I grabbed a towel from the bathroom
and spread it out on the bed before plunking the box down on top of it. Grandma
had pretty nice haberdashery, and I didn't think it was right to get dirt on it
just because I was in a hurry.

I'd thought the box was made of metal
because it was cool to the touch, and incredibly smooth. Now that I inspected
it though, I could see that it was wooden. Polished, varnished, worn by use
over who knows how many years but made of wood nonetheless. There weren't any
latches or locks or catches, and all I had to do was lift the lid to open it.

Grandma's hiding place had been well
chosen. She'd known, or at least hoped, that whoever had the luck or the skill
or a devilish combination of both to find it would be the one it was meant for.
The one who could take the contents and do something important with them.

I didn't know if she was right, but I
swore as I set the lid aside that I'd do my best to make her proud.

There was a thick keyring made of
iron inside. Dozens of keys were attached to it, and beneath the ring itself
there was a thick sheaf of folded papers.
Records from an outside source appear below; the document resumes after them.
File: src/rtl/mpg_pkg.sv
// mpg_pkg: shared types, widths and constants of the mode pair grouping block
// used by mpg_ctrl, mpg_datapath and mode_pair_grouping; no dependencies
`timescale 1ns / 1ps
`default_nettype none

package mpg_pkg;

  localparam int unsigned MODES         = 16;
  localparam int unsigned MAX_OCCUPANCY = 15;

  localparam int unsigned OCC_W  = 4;
  localparam int unsigned MODE_W = 4;
  localparam int unsigned DEG_W  = 4;
  localparam int unsigned KIND_W = 2;

  localparam int unsigned CTR_W  = $clog2(MODES);
  localparam int unsigned IDX_W  = $clog2(MODES);
  localparam int unsigned CNT_W  = $clog2(MODES + 1);
  localparam int unsigned WIDE_W = ((OCC_W > CNT_W) ? OCC_W : CNT_W) + 1;

  typedef enum logic [KIND_W-1:0] {
    KIND_SINGLE = 2'd0,
    KIND_PAIR   = 2'd1,
    KIND_MARKER = 2'd2
  } kind_e;

  typedef enum logic [0:0] {
    ST_IDLE  = 1'b0,
    ST_DRAIN = 1'b1
  } state_e;

  typedef enum logic [2:0] {
    OP_NONE   = 3'd0,
    OP_ITEM   = 3'd1,
    OP_PAIR   = 3'd2,
    OP_EXTRA  = 3'd3,
    OP_SINGLE = 3'd4
  } op_e;

  typedef struct packed {
    op_e  op;
    logic done;
  } cmd_t;

  typedef struct packed {
    logic out_free;
    logic item_final;
    logic item_drain_empty;
    logic pair_left_nz;
    logic ext_left_nz;
    logic last_rec;
  } status_t;

endpackage

`default_nettype wire

File: src/rtl/mpg_ctrl.sv
// mpg_ctrl: controller state machine, sequences item intake and the final drain
// depends on mpg_pkg; drives mpg_datapath through cmd_t and reads status_t
`timescale 1ns / 1ps
`default_nettype none

module mpg_ctrl
  import mpg_pkg::*;
(
  input  wire logic    clk_i,
  input  wire logic    rst_ni,
  input  wire logic    s_valid_i,
  input  status_t      status_i,
  output logic         s_ready_o,
  output cmd_t         cmd_o
);

  state_e state_q, state_d;

  always_ff @(posedge clk_i or negedge rst_ni) begin
    if (!rst_ni) begin
      state_q <= ST_IDLE;
    end else begin
      state_q <= state_d;
    end
  end

  always_comb begin
    state_d    = state_q;
    cmd_o.op   = OP_NONE;
    cmd_o.done = 1'b0;
    s_ready_o  = 1'b0;
    unique case (state_q)
      ST_IDLE: begin
        s_ready_o = status_i.out_free;
        if (s_valid_i && status_i.out_free) begin
          cmd_o.op = OP_ITEM;
          if (status_i.item_final && !status_i.item_drain_empty) begin
            state_d = ST_DRAIN;
          end
        end
      end
      ST_DRAIN: begin
        if (status_i.out_free) begin
          priority if (status_i.pair_left_nz) begin
            cmd_o.op = OP_PAIR;
          end else if (status_i.ext_left_nz) begin
            cmd_o.op = OP_EXTRA;
          end else begin
            cmd_o.op = OP_SINGLE;
          end
          cmd_o.done = status_i.last_rec;
          if (status_i.last_rec) begin
            state_d = ST_IDLE;
          end
        end
      end
      default: begin
        state_d = ST_IDLE;
      end
    endcase
  end

endmodule

`default_nettype wire

File: src/rtl/mpg_datapath.sv
// mpg_datapath: held mode, single store, drain counters and output register
// depends on mpg_pkg; commanded by mpg_ctrl
`timescale 1ns / 1ps
`default_nettype none

module mpg_datapath
  import mpg_pkg::*;
(
  input  wire logic              clk_i,
  input  wire logic              rst_ni,
  input  wire logic [OCC_W-1:0]  occupancy_i,
  input  wire logic              is_final_i,
  input  wire logic              m_ready_i,
  input  cmd_t                   cmd_i,
  output status_t                status_o,
  output logic                   m_valid_o,
  output kind_e                  record_kind_o,
  output logic [MODE_W-1:0]      first_mode_o,
  output logic [MODE_W-1:0]      second_mode_o,
  output logic [DEG_W-1:0]       pair_degeneracy_o,
  output logic                   run_end_o
);

  logic [CTR_W-1:0]  ctr_q;
  logic              held_valid_q;
  logic [MODE_W-1:0] held_mode_q;
  logic [OCC_W-1:0]  held_rem_q;
  logic [CNT_W-1:0]  cnt_q;
  logic [OCC_W-1:0]  pair_left_q;
  logic [CNT_W-1:0]  ext_q;
  logic [CNT_W-1:0]  sidx_q;
  logic [MODE_W-1:0] store_q [MODES];

  logic              ov_q;
  kind_e             kind_q;
  logic [MODE_W-1:0] first_q, second_q;
  logic [DEG_W-1:0]  deg_q;
  logic              last_q;

  // item evaluation
  logic [OCC_W-1:0]  occ_sat, d_val, rh, ro, hr_n, np;
  logic [MODE_W-1:0] idx, hm_n, push_mode;
  logic              fin, hv_n, push, do_push, pair;
  logic [CNT_W-1:0]  cnt_n, ext_n, cnt_m1;
  logic [WIDE_W-1:0] diff, remain;
  logic              drain_empty;
  logic [IDX_W-1:0]  rd_addr;
  logic [MODE_W-1:0] store_rd;
  logic              out_free, load;

  assign occ_sat = (occupancy_i > OCC_W'(MAX_OCCUPANCY)) ? OCC_W'(MAX_OCCUPANCY) : occupancy_i;
  assign idx     = MODE_W'(ctr_q);
  assign fin     = is_final_i || (ctr_q == CTR_W'(MODES - 1));
  assign d_val   = (held_rem_q <= occ_sat) ? held_rem_q : occ_sat;
  assign rh      = held_rem_q - d_val;
  assign ro      = occ_sat - d_val;

  always_comb begin
    hv_n      = held_valid_q;
    hm_n      = held_mode_q;
    hr_n      = held_rem_q;
    push      = 1'b0;
    push_mode = idx;
    pair      = 1'b0;
    if (occ_sat == OCC_W'(1)) begin
      push = 1'b1;
    end else if (occ_sat > OCC_W'(1)) begin
      if (!held_valid_q) begin
        hv_n = 1'b1;
        hm_n = idx;
        hr_n = occ_sat;
      end else begin
        pair = 1'b1;
        if (rh == '0 && ro == '0) begin
          hv_n = 1'b0;
          hr_n = '0;
        end else if (rh != '0) begin
          hr_n = rh;
          if (rh == OCC_W'(1)) begin
            push      = 1'b1;
            push_mode = held_mode_q;
            hv_n      = 1'b0;
            hr_n      = '0;
          end
        end else begin
          hm_n = idx;
          hr_n = ro;
          if (ro == OCC_W'(1)) begin
            push = 1'b1;
            hv_n = 1'b0;
            hr_n = '0;
          end
        end
      end
    end
  end

  assign do_push = push && (cnt_q < CNT_W'(MODES));
  assign cnt_n   = cnt_q + CNT_W'(do_push);

  // drain setup from the post-item state
  always_comb begin
    np    = '0;
    ext_n = '0;
    diff  = WIDE_W'(hr_n) - WIDE_W'(cnt_n);
    if (hv_n) begin
      if (WIDE_W'(hr_n) < WIDE_W'(cnt_n)) begin
        np = hr_n;
      end else begin
        np = OCC_W'(cnt_n);
        ext_n = (diff > WIDE_W'(MODES)) ? CNT_W'(MODES) : CNT_W'(diff);
      end
    end
  end

  assign drain_empty = (ext_n == '0) && (cnt_n == '0);

  assign cnt_m1   = cnt_q - CNT_W'(1);
  assign rd_addr  = (cmd_i.op == OP_PAIR) ? cnt_m1[IDX_W-1:0] : sidx_q[IDX_W-1:0];
  assign store_rd = store_q[rd_addr];
  assign remain   = WIDE_W'(ext_q) + WIDE_W'(cnt_q) - WIDE_W'(sidx_q);

  assign out_free = !ov_q || m_ready_i;
  assign load = ((cmd_i.op == OP_ITEM) && (pair || (fin && drain_empty))) ||
                (cmd_i.op == OP_PAIR) || (cmd_i.op == OP_EXTRA) || (cmd_i.op == OP_SINGLE);

  always_comb begin
    status_o.out_free         = out_free;
    status_o.item_final       = fin;
    status_o.item_drain_empty = drain_empty;
    status_o.pair_left_nz     = (pair_left_q != '0);
    status_o.ext_left_nz      = (ext_q != '0);
    status_o.last_rec         = (remain == WIDE_W'(1));
  end

  always_ff @(posedge clk_i or negedge rst_ni) begin
    if (!rst_ni) begin
      ctr_q        <= '0;
      held_valid_q <= 1'b0;
      held_mode_q  <= '0;
      held_rem_q   <= '0;
      cnt_q        <= '0;
      pair_left_q  <= '0;
      ext_q        <= '0;
      sidx_q       <= '0;
    end else begin
      unique case (cmd_i.op)
        OP_ITEM: begin
          cnt_q       <= cnt_n;
          held_mode_q <= hm_n;
          if (fin) begin
            ctr_q        <= '0;
            held_valid_q <= 1'b0;
            held_rem_q   <= '0;
            pair_left_q  <= np;
            ext_q        <= ext_n;
            sidx_q       <= '0;
          end else begin
            ctr_q        <= ctr_q + CTR_W'(1);
            held_valid_q <= hv_n;
            held_rem_q   <= hr_n;
          end
        end
        OP_PAIR: begin
          cnt_q       <= cnt_m1;
          pair_left_q <= pair_left_q - OCC_W'(1);
        end
        OP_EXTRA: begin
          ext_q <= ext_q - CNT_W'(1);
          if (cmd_i.done) begin
            cnt_q  <= '0;
            sidx_q <= '0;
          end
        end
        OP_SINGLE: begin
          if (cmd_i.done) begin
            cnt_q  <= '0;
            sidx_q <= '0;
          end else begin
            sidx_q <= sidx_q + CNT_W'(1);
          end
        end
        default: begin
        end
      endcase
    end
  end

  // single store, no reset
  always_ff @(posedge clk_i) begin
    if ((cmd_i.op == OP_ITEM) && do_push) begin
      store_q[cnt_q[IDX_W-1:0]] <= push_mode;
    end
  end

  // output register
  always_ff @(posedge clk_i or negedge rst_ni) begin
    if (!rst_ni) begin
      ov_q <= 1'b0;
    end else if (load) begin
      ov_q <= 1'b1;
    end else if (m_ready_i) begin
      ov_q <= 1'b0;
    end
  end

  always_ff @(posedge clk_i) begin
    if (load) begin
      priority case (cmd_i.op)
        OP_ITEM: begin
          if (pair) begin
            kind_q   <= KIND_PAIR;
            first_q  <= held_mode_q;
            second_q <= idx;
            deg_q    <= DEG_W'(d_val);
          end else begin
            kind_q   <= KIND_MARKER;
            first_q  <= '0;
            second_q <= '0;
            deg_q    <= '0;
          end
          last_q <= fin && drain_empty;
        end
        OP_PAIR: begin
          kind_q   <= KIND_PAIR;
          first_q  <= held_mode_q;
          second_q <= store_rd;
          deg_q    <= DEG_W'(1);
          last_q   <= cmd_i.done;
        end
        OP_EXTRA: begin
          kind_q   <= KIND_SINGLE;
          first_q  <= held_mode_q;
          second_q <= '0;
          deg_q    <= DEG_W'(1);
          last_q   <= cmd_i.done;
        end
        default: begin
          kind_q   <= KIND_SINGLE;
          first_q  <= store_rd;
          second_q <= '0;
          deg_q    <= DEG_W'(1);
          last_q   <= cmd_i.done;
        end
      endcase
    end
  end

  assign m_valid_o         = ov_q;
  assign record_kind_o     = kind_q;
  assign first_mode_o      = first_q;
  assign second_mode_o     = second_q;
  assign pair_degeneracy_o = deg_q;
  assign run_end_o         = last_q;

  a_cnt_bound: assert property (@(posedge clk_i) disable iff (!rst_ni)
    cnt_q <= CNT_W'(MODES))
    else $error("single count beyond store depth");

  a_sidx_bound: assert property (@(posedge clk_i) disable iff (!rst_ni)
    sidx_q <= cnt_q)
    else $error("single read pointer passed the count");

  a_held_rem: assert property (@(posedge clk_i) disable iff (!rst_ni)
    held_valid_q |-> (held_rem_q >= OCC_W'(2)))
    else $error("held mode with remainder below two");

  a_drain_clear: assert property (@(posedge clk_i) disable iff (!rst_ni)
    cmd_i.done |=> (cnt_q == '0) && (sidx_q == '0) && (ext_q == '0) && (pair_left_q == '0))
    else $error("drain finished with work left");

endmodule

`default_nettype wire

File: src/rtl/mode_pair_grouping.sv
// mode_pair_grouping: top level, stream ports around mpg_ctrl and mpg_datapath
// depends on mpg_pkg, mpg_ctrl, mpg_datapath
// a record caused directly by a transaction is presented in the cycle after it;
//   drained records follow a final transaction one per cycle while the receiver keeps up
// throughput: one non-final item per cycle while the receiver keeps up; intake stops
//   during a drain; reset clears all but the single store and the output record fields
`timescale 1ns / 1ps
`default_nettype none

module mode_pair_grouping
  import mpg_pkg::*;
(
  input  wire logic        clk_i,
  input  wire logic        rst_ni,
  input  wire logic        s_axis_tvalid_i,
  output logic             s_axis_tready_o,
  input  wire logic [7:0]  s_axis_tdata_i,   // [3:0] occupancy
  input  wire logic        s_axis_tlast_i,   // is_final
  output logic             m_axis_tvalid_o,
  input  wire logic        m_axis_tready_i,
  output logic [15:0]      m_axis_tdata_o,   // [3:0] first_mode, [7:4] second_mode,
                                             // [11:8] pair_degeneracy
  output logic [1:0]       m_axis_tuser_o,   // [1:0] record_kind
  output logic             m_axis_tlast_o    // run_end
);

  cmd_t              cmd;
  status_t           status;
  kind_e             kind;
  logic [MODE_W-1:0] first_mode, second_mode;
  logic [DEG_W-1:0]  pair_degeneracy;

  mpg_ctrl u_ctrl (
    .clk_i     (clk_i),
    .rst_ni    (rst_ni),
    .s_valid_i (s_axis_tvalid_i),
    .status_i  (status),
    .s_ready_o (s_axis_tready_o),
    .cmd_o     (cmd)
  );

  mpg_datapath u_datapath (
    .clk_i             (clk_i),
    .rst_ni            (rst_ni),
    .occupancy_i       (s_axis_tdata_i[OCC_W-1:0]),
    .is_final_i        (s_axis_tlast_i),
    .m_ready_i         (m_axis_tready_i),
    .cmd_i             (cmd),
    .status_o          (status),
    .m_valid_o         (m_axis_tvalid_o),
    .record_kind_o     (kind),
    .first_mode_o      (first_mode),
    .second_mode_o     (second_mode),
    .pair_degeneracy_o (pair_degeneracy),
    .run_end_o         (m_axis_tlast_o)
  );

  assign m_axis_tdata_o = {4'b0000, pair_degeneracy, second_mode, first_mode};
  assign m_axis_tuser_o = kind;

endmodule

`default_nettype wire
I wiped my hands off on the towel and
picked up the keys. They jangled merrily as I lifted them, and on closer
inspection I could see that no two of them were alike. Some of them looked like
they were fairly new and unused, and others bore the nicks and scratches of
decades of abuse.

I put them down on the towel and
turned my attention to the papers. These were eerily similar to the keys, in
that some of the paper was as fresh as the stuff that I could buy at any office
supply store whilst the rest was brittle with age. I unfolded them carefully,
uncertain as to what I would find.

 

It took me a couple of seconds to
work out what I was looking at. The only reason I had any clue at all was
because I'd seen one of them yesterday morning, at the lawyer's office…
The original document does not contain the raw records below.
`src/fts_pkg.sv`:
```
`timescale 1ns / 1ps
// ----------------------------------------------------------------------------
// fts_pkg
// Shared types and constants for the transmit framer with preamble and
// MSB-first serializer.
// ----------------------------------------------------------------------------
package fts_pkg;

    // Default sizes of the frame and of the byte store.
    localparam int FRAME_BYTES_DEF = 120;
    localparam int STORE_BYTES_DEF = 2048;

    // Configuration register and burst counter widths.
    localparam int CFG_W   = 12;
    localparam int BURST_W = 12;
    localparam logic [CFG_W-1:0] PREAMBLE_RESET = 12'd240;

    // Byte sent during a preamble.
    localparam logic [7:0] SYNC_BYTE = 8'h77;

    // Free frame count reported on every result.
    localparam int FF_W = 5;
    localparam logic [FF_W-1:0] FF_MAX = 5'd31;

    // Depth of the queue between the front and the serializer.
    localparam int QUEUE_DEPTH = 4;

    // Item kinds.
    localparam logic MODE_LOAD = 1'b0;
    localparam logic MODE_TICK = 1'b1;

    // Result kinds.
    localparam logic KIND_STATUS = 1'b0;
    localparam logic KIND_BIT    = 1'b1;

    // Load status codes.
    typedef enum logic [1:0] {
        ST_OK      = 2'd0,
        ST_LENGTH  = 2'd1,
        ST_NO_ROOM = 2'd2
    } t_status;

    // One queued result: a load status or a whole byte to serialize.
    typedef struct packed {
        logic            kind;
        t_status         status;
        logic [7:0]      data;
        logic [FF_W-1:0] free_frames;
    } t_entry;

endpackage

```
`src/fts_queue.sv`:
```
`timescale 1ns / 1ps
// ----------------------------------------------------------------------------
// fts_queue
// Short first-in first-out queue of result entries between the front and
// the serializer.
// ----------------------------------------------------------------------------
module fts_queue #(
    parameter int DEPTH = fts_pkg::QUEUE_DEPTH
) (
    input  logic            i_clk,
    input  logic            i_rst_n,
    input  logic            i_push,
    input  fts_pkg::t_entry i_data,
    output logic            o_full,
    input  logic            i_pop,
    output fts_pkg::t_entry o_data,
    output logic            o_empty
);

    localparam int PTR_W = (DEPTH > 1) ? $clog2(DEPTH) : 1;
    localparam int CNT_W = $clog2(DEPTH + 1);

    fts_pkg::t_entry   r_mem [DEPTH];
    logic [PTR_W-1:0]  r_wr, n_wr;
    logic [PTR_W-1:0]  r_rd, n_rd;
    logic [CNT_W-1:0]  r_cnt, n_cnt;
    logic              w_do_push;
    logic              w_do_pop;

    assign o_full    = (r_cnt == CNT_W'(DEPTH));
    assign o_empty   = (r_cnt == '0);
    assign o_data    = r_mem[r_rd];
    assign w_do_push = i_push && !o_full;
    assign w_do_pop  = i_pop && !o_empty;

    // Pointer and occupancy update.
    always_comb begin
        n_wr  = r_wr;
        n_rd  = r_rd;
        n_cnt = r_cnt;
        if (w_do_push) begin
            n_wr = (r_wr == PTR_W'(DEPTH - 1)) ? '0 : r_wr + 1'b1;
        end
        if (w_do_pop) begin
            n_rd = (r_rd == PTR_W'(DEPTH - 1)) ? '0 : r_rd + 1'b1;
        end
        if (w_do_push && !w_do_pop) begin
            n_cnt = r_cnt + 1'b1;
        end else if (w_do_pop && !w_do_push) begin
            n_cnt = r_cnt - 1'b1;
        end
    end

    always_ff @(posedge i_clk) begin
        if (!i_rst_n) begin
            r_wr  <= '0;
            r_rd  <= '0;
            r_cnt <= '0;
        end else begin
            r_wr  <= n_wr;
            r_rd  <= n_rd;
            r_cnt <= n_cnt;
        end
    end

    // Entry storage.
    always_ff @(posedge i_clk) begin
        if (w_do_push) begin
            r_mem[r_wr] <= i_data;
        end
    end

endmodule

```
<file path="src/fts_pkg.sv">
`timescale 1ns / 1ps
// ----------------------------------------------------------------------------
// fts_pkg
// Shared types and constants for the transmit framer with preamble and
// MSB-first serializer.
// ----------------------------------------------------------------------------
package fts_pkg;

    // Default sizes of the frame and of the byte store.
    localparam int FRAME_BYTES_DEF = 120;
    localparam int STORE_BYTES_DEF = 2048;

    // Configuration register and burst counter widths.
    localparam int CFG_W   = 12;
    localparam int BURST_W = 12;
    localparam logic [CFG_W-1:0] PREAMBLE_RESET = 12'd240;

    // Byte sent during a preamble.
    localparam logic [7:0] SYNC_BYTE = 8'h77;

    // Free frame count reported on every result.
    localparam int FF_W = 5;
    localparam logic [FF_W-1:0] FF_MAX = 5'd31;

    // Depth of the queue between the front and the serializer.
    localparam int QUEUE_DEPTH = 4;

    // Item kinds.
    localparam logic MODE_LOAD = 1'b0;
    localparam logic MODE_TICK = 1'b1;

    // Result kinds.
    localparam logic KIND_STATUS = 1'b0;
    localparam logic KIND_BIT    = 1'b1;

    // Load status codes.
    typedef enum logic [1:0] {
        ST_OK      = 2'd0,
        ST_LENGTH  = 2'd1,
        ST_NO_ROOM = 2'd2
    } t_status;

    // One queued result: a load status or a whole byte to serialize.
    typedef struct packed {
        logic            kind;
        t_status         status;
        logic [7:0]      data;
        logic [FF_W-1:0] free_frames;
    } t_entry;

endpackage

</file>
<file path="src/fts_back.sv">
`timescale 1ns / 1ps
// ----------------------------------------------------------------------------
// fts_back
// Serializer: gives a status entry as one result and a byte entry as eight
// bit results, most significant bit first.
// ----------------------------------------------------------------------------
module fts_back (
    input  logic                      i_clk,
    input  logic                      i_rst_n,
    input  fts_pkg::t_entry           i_head,
    input  logic                      i_head_empty,
    output logic                      o_head_pop,
    output logic                      o_empty,
    input  logic                      i_pop,
    output logic                      o_kind,
    output logic [1:0]                o_status,
    output logic                      o_out_bit,
    output logic                      o_byte_last,
    output logic [fts_pkg::FF_W-1:0]  o_free_frames
);

    logic [2:0] r_idx, n_idx;
    logic       w_xfer;
    logic       w_is_bit;

    assign o_empty       = i_head_empty;
    assign w_xfer        = i_pop && !i_head_empty;
    assign w_is_bit      = (i_head.kind == fts_pkg::KIND_BIT);
    assign o_kind        = i_head.kind;
    assign o_status      = w_is_bit ? fts_pkg::ST_OK : i_head.status;
    assign o_out_bit     = w_is_bit && i_head.data[3'd7 - r_idx];
    assign o_byte_last   = w_is_bit && (r_idx == 3'd7);
    assign o_free_frames = i_head.free_frames;

    // The entry leaves the queue with its last result.
    assign o_head_pop = w_xfer && (!w_is_bit || r_idx == 3'd7);

    // Bit index within the current byte.
    always_comb begin
        n_idx = r_idx;
        if (w_xfer && w_is_bit) begin
            n_idx = r_idx + 1'b1;
        end
    end

    always_ff @(posedge i_clk) begin
        if (!i_rst_n) begin
            r_idx <= '0;
        end else begin
            r_idx <= n_idx;
        end
    end

endmodule

</file>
Deeds. Deeds to houses that, in my
limited understanding of the area around me, appeared close. There must be a
couple of blocks worth of properties here. I couldn’t be certain of course, but
everything looked to be in order. The properties had been legally transferred
to my Grandmother, and the lawyer had made it clear that whatever property she
had in her name was now in mine.

I'd thought that just meant the house
I was sitting in now and the property Cade lived in out back, but clearly I'd
been very, very wrong. From the looks of this, there was every chance that I
was now the single biggest property owner within fifty miles of here.

I suppose that alone would have been
reason enough to kill her. Possibly. Of course whoever had done it would need
to be sure they had a way to get the properties transferred into their name, if
ownership was what they were seeking.

I got out my notebook and flipped
past the sketches I'd made for Jonathan to a blank page. Once I'd found one I
grabbed a pen and painstakingly wrote down the details of each address on the
deeds.
 

These names and these properties had
to mean something to someone. Only a minute or two after I was done the
flashlight sputtered as the batteries died. I got up and blew out the candles,
hid the deeds under the mattress and slept like the dead.